*** Opening DATA PROVIDED ***

**config.mk**
```make
export PLATFORM = sky130hd
export DESIGN_NAME = gpio_bank
export DESIGN_NICKNAME = d
export VERILOG_FILES = /design/src/rtl/gpio_bank_pkg.sv /design/src/rtl/gpio_bank_sync.sv /design/src/rtl/gpio_bank_pin.sv /design/src/rtl/gpio_bank_lock.sv /design/src/rtl/gpio_bank.sv
export SDC_FILE = /design/constraint.sdc
export NUM_CORES = 1
export LEC_CHECK = 0
export ABC_AREA = 1
export CORE_AREA = 2 2 177 179
export DETAILED_ROUTE_END_ITERATION = 10
export DIE_AREA = 0 0 179 181
export MAX_ROUTING_LAYER = met4
export PLACE_DENSITY = 0.83
export RECOVER_POWER = 25
export SYNTH_ARGS = -nofsm -noshare
export SYNTH_HDL_FRONTEND = slang
export SYNTH_SLANG_ARGS = --single-unit
```
**constraint.sdc**
```tcl
create_clock -name clk -period 2.5 [get_ports clk]
set_input_delay 0.375 -clock clk [delete_from_list [all_inputs] [get_ports clk]]
set_output_delay 0.375 -clock clk [all_outputs]
set_load 0.01 [all_outputs]
```
===== config.mk =====
export PLATFORM = sky130hd
export DESIGN_NAME = busrec_seq
export DESIGN_NICKNAME = d
export VERILOG_FILES = /design/src/rtl/busrec_pkg.sv /design/src/rtl/busrec_quarter.sv /design/src/rtl/busrec_ctrl.sv /design/src/rtl/busrec_sync.sv /design/src/rtl/busrec_sense.sv /design/src/rtl/busrec_seq.sv
export SDC_FILE = /design/constraint.sdc
export NUM_CORES = 1
export LEC_CHECK = 0
export ABC_AREA = 1
export BUFFER_PORTS_ARGS = -buffer_cell sky130_fd_sc_hd__buf_2
export CAP_MARGIN = 20
export CORE_MARGIN = 2
export CORE_UTILIZATION = 30
export CTS_BUF_LIST = sky130_fd_sc_hd__clkbuf_16
export DETAILED_ROUTE_END_ITERATION = 10
export SYNTH_ARGS = -nofsm -noshare
export SYNTH_HDL_FRONTEND = slang
export SYNTH_SLANG_ARGS = --single-unit

===== constraint.sdc =====
create_clock -name clk -period 2.9 [get_ports clk]
set_input_delay 0.435 -clock clk [delete_from_list [all_inputs] [get_ports clk]]
set_output_delay 0.435 -clock clk [all_outputs]
set_load 0.01 [all_outputs]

*** Closing DATA PROVIDED ***

The response should be a verbatim transcription of the data.

- [YOUR RESPONSE]
**config.mk**
```make
export PLATFORM = sky130hd
export DESIGN_NAME = gpio_bank
export DESIGN_NICKNAME = d
export VERILOG_FILES = /design/src/rtl/gpio_bank_pkg.sv /design/src/rtl/gpio_bank_sync.sv /design/src/rtl/gpio_bank_pin.sv /design/src/rtl/gpio_bank_lock.sv /design/src/rtl/gpio_bank.sv
export SDC_FILE = /design/constraint.sdc
export NUM_CORES = 1
export LEC_CHECK = 0
export ABC_AREA = 1
export CORE_AREA = 2 2 177 179
export DETAILED_ROUTE_END_ITERATION = 10
export DIE_AREA = 0 0 179 181
export MAX_ROUTING_LAYER = met4
export PLACE_DENSITY = 0.83
export RECOVER_POWER = 25
export SYNTH_ARGS = -nofsm -noshare
export SYNTH_HDL_FRONTEND = slang
export SYNTH_SLANG_ARGS = --single-unit
```
**constraint.sdc**
```tcl
create_clock -name clk -period 2.5 [get_ports clk]
set_input_delay 0.375 -clock clk [delete_from_list [all_inputs] [get_ports clk]]
set_output_delay 0.375 -clock clk [all_outputs]
set_load 0.01 [all_outputs]
```
===== config.mk =====
export PLATFORM = sky130hd
export DESIGN_NAME = busrec_seq
export DESIGN_NICKNAME = d
export VERILOG_FILES = /design/src/rtl/busrec_pkg.sv /design/src/rtl/busrec_quarter.sv /design/src/rtl/busrec_ctrl.sv /design/src/rtl/busrec_sync.sv /design/src/rtl/busrec_sense.sv /design/src/rtl/busrec_seq.sv
export SDC_FILE = /design/constraint.sdc
export NUM_CORES = 1
export LEC_CHECK = 0
export ABC_AREA = 1
export BUFFER_PORTS_ARGS = -buffer_cell sky130_fd_sc_hd__buf_2
export CAP_MARGIN = 20
export CORE_MARGIN = 2
export CORE_UTILIZATION = 30
export CTS_BUF_LIST = sky130_fd_sc_hd__clkbuf_16
export DETAILED_ROUTE_END_ITERATION = 10
export SYNTH_ARGS = -nofsm -noshare
export SYNTH_HDL_FRONTEND = slang
export SYNTH_SLANG_ARGS = --single-unit

===== constraint.sdc =====
create_clock -name clk -period 2.9 [get_ports clk]
set_input_delay 0.435 -clock clk [delete_from_list [all_inputs] [get_ports clk]]
set_output_delay 0.435 -clock clk [all_outputs]
set_load 0.01 [all_outputs]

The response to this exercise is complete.